▶ **Exercise**
Return each line of the material below exactly. Begin at the first and end on the line with "localparam int unsigned ProdWidth".

*** Given records ***

<file path="src/hw/rtl/vt4_pkg.sv">
package vt4_pkg;

   localparam int unsigned NumRows     = 4;
   localparam int unsigned NumCols     = 4;
   localparam int unsigned CoefWidth   = 16;
   localparam int unsigned CompWidth   = 16;
   localparam int unsigned ColWidth    = NumRows * CoefWidth;
   localparam int unsigned ProdWidth   = CoefWidth + CompWidth;
   localparam int unsigned PairWidth   = ProdWidth + 1;
   localparam int unsigned TotalWidth  = PairWidth + 1;
   localparam int unsigned FracShift   = 12;
   localparam int unsigned ResWidth    = 24;
   localparam int unsigned ReqWidth    = NumCols * CompWidth;
   localparam int unsigned RspWidth    = NumRows * ResWidth;
   localparam int unsigned CsrAddrWidth = 3;

   typedef logic [CsrAddrWidth-1:0] csr_addr_type;

   localparam csr_addr_type CSR_COLUMN_0    = 3'd0;
   localparam csr_addr_type CSR_COLUMN_1    = 3'd1;
   localparam csr_addr_type CSR_COLUMN_2    = 3'd2;
   localparam csr_addr_type CSR_COLUMN_3    = 3'd3;
   localparam csr_addr_type CSR_AFFINE_MODE = 3'd4;

   localparam logic [ColWidth-1:0] COLUMN_0_RESET = 64'h0000_0000_0000_1000;
   localparam logic [ColWidth-1:0] COLUMN_1_RESET = 64'h0000_0000_1000_0000;
   localparam logic [ColWidth-1:0] COLUMN_2_RESET = 64'h0000_1000_0000_0000;
   localparam logic [ColWidth-1:0] COLUMN_3_RESET = 64'h1000_0000_0000_0000;

   // translation scaled so that coef * operand lands in the product format
   localparam logic signed [CompWidth-1:0] TRANSLATE_OPERAND = 16'sd256;

   typedef struct packed {
      logic [NumCols-1:0][ColWidth-1:0] columns;
      logic                             affine;
   } cfg_type;

   typedef logic [NumCols-1:0][CompWidth-1:0]            vec_type;
   typedef logic [NumRows-1:0][NumCols-1:0][ProdWidth-1:0] prod_type;
   typedef logic [NumRows-1:0][1:0][PairWidth-1:0]       pair_type;
   typedef logic [NumRows-1:0][ResWidth-1:0]             res_type;

endpackage

</file>
<file path="src/hw/rtl/vt4_csr.sv">
module vt4_csr
   import vt4_pkg::*;
(
   input  logic                clock,
   input  logic                reset,
   input  logic                csr_we,
   input  csr_addr_type        csr_addr,
   input  logic [ColWidth-1:0] csr_wdata,
   output cfg_type             cfg
);

   cfg_type cfg_ff;
   cfg_type cfg_in;

   always_comb begin
      cfg_in = cfg_ff;
      if (csr_we) begin
         case (csr_addr)
            CSR_COLUMN_0:    cfg_in.columns[0] = csr_wdata;
            CSR_COLUMN_1:    cfg_in.columns[1] = csr_wdata;
            CSR_COLUMN_2:    cfg_in.columns[2] = csr_wdata;
            CSR_COLUMN_3:    cfg_in.columns[3] = csr_wdata;
            CSR_AFFINE_MODE: cfg_in.affine     = csr_wdata[0];
            default:         cfg_in            = cfg_ff;
         endcase
      end
   end

   always_ff @(posedge clock) begin
      if (reset) begin
         cfg_ff.columns[0] <= COLUMN_0_RESET;
         cfg_ff.columns[1] <= COLUMN_1_RESET;
         cfg_ff.columns[2] <= COLUMN_2_RESET;
         cfg_ff.columns[3] <= COLUMN_3_RESET;
         cfg_ff.affine     <= 1'b0;
      end else begin
         cfg_ff <= cfg_in;
      end
   end

   assign cfg = cfg_ff;

endmodule

</file>
<file path="config.mk">
export PLATFORM = sky130hd
export DESIGN_NAME = vt4_csr
export DESIGN_NICKNAME = d
export VERILOG_FILES = /design/src/hw/rtl/vt4_pkg.sv /design/src/hw/rtl/vt4_csr.sv
export SDC_FILE = /design/constraint.sdc
export NUM_CORES = 1
export LEC_CHECK = 0
export ABC_AREA = 0
export BUFFER_PORTS_ARGS = -buffer_cell sky130_fd_sc_hd__buf_2
export CORE_MARGIN = 5
export CORE_UTILIZATION = 55
export CTS_BUF_LIST = sky130_fd_sc_hd__clkbuf_16
export CTS_CLUSTER_DIAMETER = 150
export CTS_CLUSTER_SIZE = 25
export DETAILED_ROUTE_END_ITERATION = 8
export HOLD_SLACK_MARGIN = 0.06
export PLACE_DENSITY = 0.86
export SETUP_SLACK_MARGIN = 0.15
export SLEW_MARGIN = 40
export SYNTH_ARGS = -nofsm -noshare
export SYNTH_HDL_FRONTEND = slang
export SYNTH_SLANG_ARGS = --single-unit
</file>
<file path="constraint.sdc">
create_clock -name clock -period 2.5 [get_ports clock]
set_input_delay 0.375 -clock clock [delete_from_list [all_inputs] [get_ports clock]]
set_output_delay 0.375 -clock clock [all_outputs]
set_load 0.02 [all_outputs]
</file>
Word level (Yosys, flattened, before mapping) --
Index checks and enable logic that the tools add are counted. Widths: inputs -> output; s select.
Storage, ports and cells: memory bits (writable) 0, bits in latches 0, memories 0, ROM bits 0, output and inout port bits 257, input port bits 70, bits in registers 257
Cells by class: eq/ne operators 4, shift operators 0, multiplexer cells 0, bitwise gates (word level) 0, div/mod/pow operators 0, add/subtract/negate cells 0, $lt $le $gt $ge 0, reductions and logical operators 6, $mul 0
Operator list (count):
- $reduce_and 2->1 | 5
- $eq 3x2->1 const B | 2
- $eq 3x1->1 const B | 1
- $eq 3x3->1 const B | 1
- $logic_not 3->1 | 1

Depth between registers and ports, before layout --
word-level depth 2, mapped depth 5, mapped depth without buffers 2

Least setup slack after synthesis --
No wires, ideal clock.
path kind in2reg, start point input csr_addr[1], end point register cfg_ff, in the netlist cfg[57], arrival 1.174 ns, cell stages on the path 3, data required time 2.379 ns, path buffers 1, library setup time 0.121 ns, path slack 1.205 ns, path through or4b_1 -> buf_6 -> mux2i_1
On the way: cells in the longest elaborated chain, start to end 2
Ends and longest elaborated chain:
- from (decl) | line vt4_csr.sv:7 | input csr_addr_type csr_addr,
- $logic_not 3->1 | line vt4_csr.sv:18 | case (csr_addr)
- $reduce_and 2->1 (no source line)
- to (signal assigned) | line vt4_csr.sv:37 | cfg_ff <= cfg_in;
- to (decl) | line vt4_csr.sv:12 | cfg_type cfg_ff;
No other way between the ends. A chain may end at the register's enable or synchronous reset.

Worst setup path after layout --
start point register cfg_ff, in the netlist cfg[222], end point output cfg[222] (netlist name)
RTL lines:
- to (decl) | line vt4_csr.sv:9 | output cfg_type cfg
No word-level cell between the ends.

==> run_summary.xml <==
<?xml version="1.0" encoding="UTF-8"?>
<metrics>
  <group name="timing">
    <metric name="slew_viol_final" unit="">0</metric>
    <metric name="timing_worst_slew_pin_value" unit="ns">0.691</metric>
    <metric name="max_clk_rate" unit="GHz">0.706</metric>
    <metric name="clock_skew" unit="ns">0</metric>
    <metric name="period_share" unit="%">56.6</metric>
    <metric name="period_needed" unit="ns">1.42</metric>
    <metric name="total_count_of_hold_check_failures_in_the_final_report" unit="">0</metric>
    <metric name="grt_setup_unrepaired" unit="">no</metric>
    <metric name="worst_slew_margin_rel" unit="%">53.9</metric>
    <metric name="totalNegativeSetupSlack" unit="ns">0</metric>
    <metric name="final_setup_violation_count" unit="">0</metric>
  </group>
  <group name="power">
    <metric name="p_per_area" unit="nW/um2">592</metric>
    <metric name="power_leakage" unit="uW">0.00652</metric>
    <metric name="ir_drop" unit="mV">0.659</metric>
  </group>
  <group name="final_layout">
    <metric name="post_route_cells_drive_above_1_share" unit="%">29.8</metric>
    <metric name="layout.core_utilization" unit="%">68.1</metric>
    <metric name="largest_register_ffs" unit="">257</metric>
    <metric name="final.fill_count" unit="">1415</metric>
    <metric name="areaGrowthSynthToFinish" unit="%">21.4</metric>
    <metric name="final_cell_count_no_fill" unit="">1431</metric>
    <metric name="multiInputGateArea" unit="um2">4700</metric>
    <metric name="nets" unit="">1270</metric>
    <metric name="seqCellArea" unit="um2">5140</metric>
  </group>
  <group name="cts">
    <metric name="post_cts.repair.setup_buffers" unit="">0</metric>
    <metric name="clockBufferDepth" unit="">3</metric>
    <metric name="post_cts_resize_count" unit="">0</metric>
    <metric name="cts_root_buffer" unit="">sky130_fd_sc_hd__clkbuf_16</metric>
    <metric name="clock_slew_at_the_register_clock_pins_of_the_worst_setup_and_hold_paths" unit="ns">0.09</metric>
    <metric name="cts_buffers" unit="">14</metric>
    <metric name="cts_hold_repair.buffers" unit="">0</metric>
    <metric name="htree_levels" unit="">1</metric>
    <metric name="worstSkewPairLatency" unit="ns">0.47</metric>
    <metric name="tritoncts" unit="">done</metric>
    <metric name="tritoncts_num_sinks" unit="">257</metric>
  </group>
  <group name="synth">
    <metric name="netlist_instances" unit="">910</metric>
    <metric name="async_reset_ff_share" unit="%">0</metric>
    <metric name="syn-num-nets" unit="">980</metric>
    <metric name="synth.area.top_cells" unit="">sky130_fd_sc_hd__dfxtp_1 (51%), sky130_fd_sc_hd__mux2i_1 (25%), sky130_fd_sc_hd__nand2b_1 (20%)</metric>
    <metric name="yosys_most_used_dff" unit="">sky130_fd_sc_hd__dfxtp_1</metric>
    <metric name="synthesis.area_per_instance" unit="um2">11.2</metric>
    <metric name="post_synth_most_frequent_cells" unit="">sky130_fd_sc_hd__nand2b_1 (317), sky130_fd_sc_hd__dfxtp_1 (257), sky130_fd_sc_hd__mux2i_1 (257), sky130_fd_sc_hd__clkbuf_1 (34), sky130_fd_sc_hd__buf_4 (13)</metric>
    <metric name="synth_sequential_area_ratio" unit="%">50.7</metric>
    <metric name="yosys_register_bits" unit="">257</metric>
    <metric name="synthDominantAreaCellType" unit="">sky130_fd_sc_hd__dfxtp_1</metric>
    <metric name="netlist_area" unit="um2">10200</metric>
    <metric name="synthMostInstantiatedCell" unit="">sky130_fd_sc_hd__nand2b_1</metric>
    <metric name="synth.yosys.warnings" unit="">0</metric>
    <metric name="synthDominantCellAreaShare" unit="%">50.7</metric>
    <metric name="post_synth_edffs" unit="">0</metric>
    <metric name="synth.distinct_cells" unit="">14</metric>
  </group>
  <group name="global_routing">
    <metric name="grt_max_degree" unit="">87</metric>
    <metric name="grt_antenna_before_repair" unit="">2</metric>
    <metric name="grt-ovfl-total" unit="">0</metric>
    <metric name="vias_in_the_first_global_route" unit="">7356</metric>
    <metric name="grt_first_pass_wirelength" unit="um">39100</metric>
    <metric name="track_usage" unit="%">22.0</metric>
  </group>
  <group name="critical_path">
    <metric name="path_class" unit="">flip-flop to primary output</metric>
    <metric name="worst-path-max-fanout" unit="">2</metric>
    <metric name="ff2ff_path_depth" unit="">2</metric>
    <metric name="timing.critical_path.from_type" unit="">flip-flop</metric>
    <metric name="cp_cell_sequence" unit="">buf_2</metric>
    <metric name="critPathBufInv" unit="">1</metric>
    <metric name="worstPathArrival" unit="ns">1.04</metric>
    <metric name="cpLargestDelayFamily" unit="">flip-flops</metric>
    <metric name="cpMaxStageDelayCell" unit="">sky130_fd_sc_hd__dfxtp_1</metric>
    <metric name="critPathRequiredTime" unit="ns">2.12</metric>
    <metric name="cpPeakStageDelay" unit="ns">0.39</metric>
    <metric name="total_number_of_cells_along_the_worst_setup_path" unit="">1</metric>
    <metric name="end_kind" unit="">primary output</metric>
  </group>
  <group name="floorplanning">
    <metric name="die-width" unit="um">146</metric>
    <metric name="floorplan.io_pins" unit="">327</metric>
    <metric name="dieArea" unit="um2">21300</metric>
    <metric name="core_area" unit="um2">18100</metric>
    <metric name="die-height" unit="um">146</metric>
    <metric name="placement_rows" unit="">49</metric>
    <metric name="floorplan.initialDensity" unit="%">56.1</metric>
  </group>
  <group name="job">
    <metric name="max_cap_violations" unit="">0</metric>
  </group>
  <group name="drt">
    <metric name="routed_via_density" unit="">5.08</metric>
    <metric name="detail_route.iter0.violations" unit="">273</metric>
    <metric name="postRouteAntennaNets" unit="">0</metric>
    <metric name="drt-wirelength-per-cell" unit="um">17.2</metric>
    <metric name="firstDrtPassIters" unit="">4</metric>
    <metric name="post-route-drc-count" unit="">0</metric>
    <metric name="totalWireLength" unit="um">24600</metric>
    <metric name="vias" unit="">7271</metric>
  </group>
  <group name="placement">
    <metric name="place.gp.congestion" unit="">0.799</metric>
    <metric name="placement.io_buffers" unit="">326</metric>
    <metric name="placed_cells_incl_taps" unit="">1413</metric>
    <metric name="dp_hpwl" unit="um">17300</metric>
  </group>
  <group name="run_status">
    <metric name="run_status" unit="">finished, final reports clean</metric>
  </group>
  <group name="min_path">
    <metric name="holdPathStages" unit="">3</metric>
    <metric name="hold_class" unit="">input pin to flip-flop</metric>
  </group>
</metrics>
==> path summary, 6_finish.rpt <==
path | endpoint | slack [ns] | start
min | cfg[253] | 0.16 | csr_wdata[60]
max reg2reg | cfg[48] | 1.84 | cfg[48]
max | cfg[222] | 1.08 | cfg[222]
min reg2reg | cfg[120] | 0.47 | cfg[120]
==> area by class of cell <==
type                       count  share of cell area, %
tap                          229                   2.33
clock buffer                  15                   3.05
timing repair buffer         338                   14.6
sequential                   257                   41.8
antenna                        2                 0.0406
multi-input combinational    589                   38.1
clock inverter                 1                  0.162
==> per-stage QoR <==
step / setup slack [ns] / hold slack [ns] / power (uW) / area [um2]
after floorplan: 1.21 / 0.536 / 4770 / 10200
after global placement: 0.680 / 0.454 / 5000 / 11900
after detailed placement: 0.677 / 0.458 / 5010 / 11900
after CTS: 1.07 / 0.143 / 7370 / 12300
after global routing: 1.04 / 0.187 / 7570 / 12300
final: 1.08 / 0.159 / 7290 / 12300
==> power breakdown <==
part	switching (uW)	total, uW	internal [uW]	leakage, uW
combinational	393	685	292	0.00424
sequential	47.1	4230	4180	0.00208
clock	1280	2380	1100	0.000195
total	1720	7290	5570	0.00652
==> per-layer routing <==
layer  routed length (um)  track usage (%)  vias up
met3                 2000             6.45       39
met2                11800             39.1      245
li1                     -                -     3559
met4                  701             6.55        0
met5                    0                0        -
met1                10100             25.8     3428
==> tightest hold or removal path, delay by kind of cell <==
family                 cells  cell delay [ns]
AND/OR/NAND/NOR            1             0.04
multiplexers               1             0.10
buffers and inverters      1             0.09
==> layout by cell type (no fill, tap or decap), drive strengths merged <==
cell type  instances
and4bb             1
buf              338
clkbuf            15
dfxtp            257
diode              2
inv                1
mux2i            257
nand2b           317
nand4b             1
nand4bb            2
nor2               8
nor4b              1
nor4bb             1
or4b               1
==> kinds of logic after synthesis <==
group                  Yosys count  share of synthesized area, %
AND/OR/NAND/NOR                332                          20.5
multiplexers                   257                          25.3
flip-flops                     257                          50.7
buffers and inverters           64                          3.43
No activity file was read; power rests on OpenSTA's default activity.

*** End of Given records ***

▶ **Response area**
<file path="src/hw/rtl/vt4_pkg.sv">
package vt4_pkg;

   localparam int unsigned NumRows     = 4;
   localparam int unsigned NumCols     = 4;
   localparam int unsigned CoefWidth   = 16;
   localparam int unsigned CompWidth   = 16;
   localparam int unsigned ColWidth    = NumRows * CoefWidth;
   localparam int unsigned ProdWidth   = CoefWidth + CompWidth;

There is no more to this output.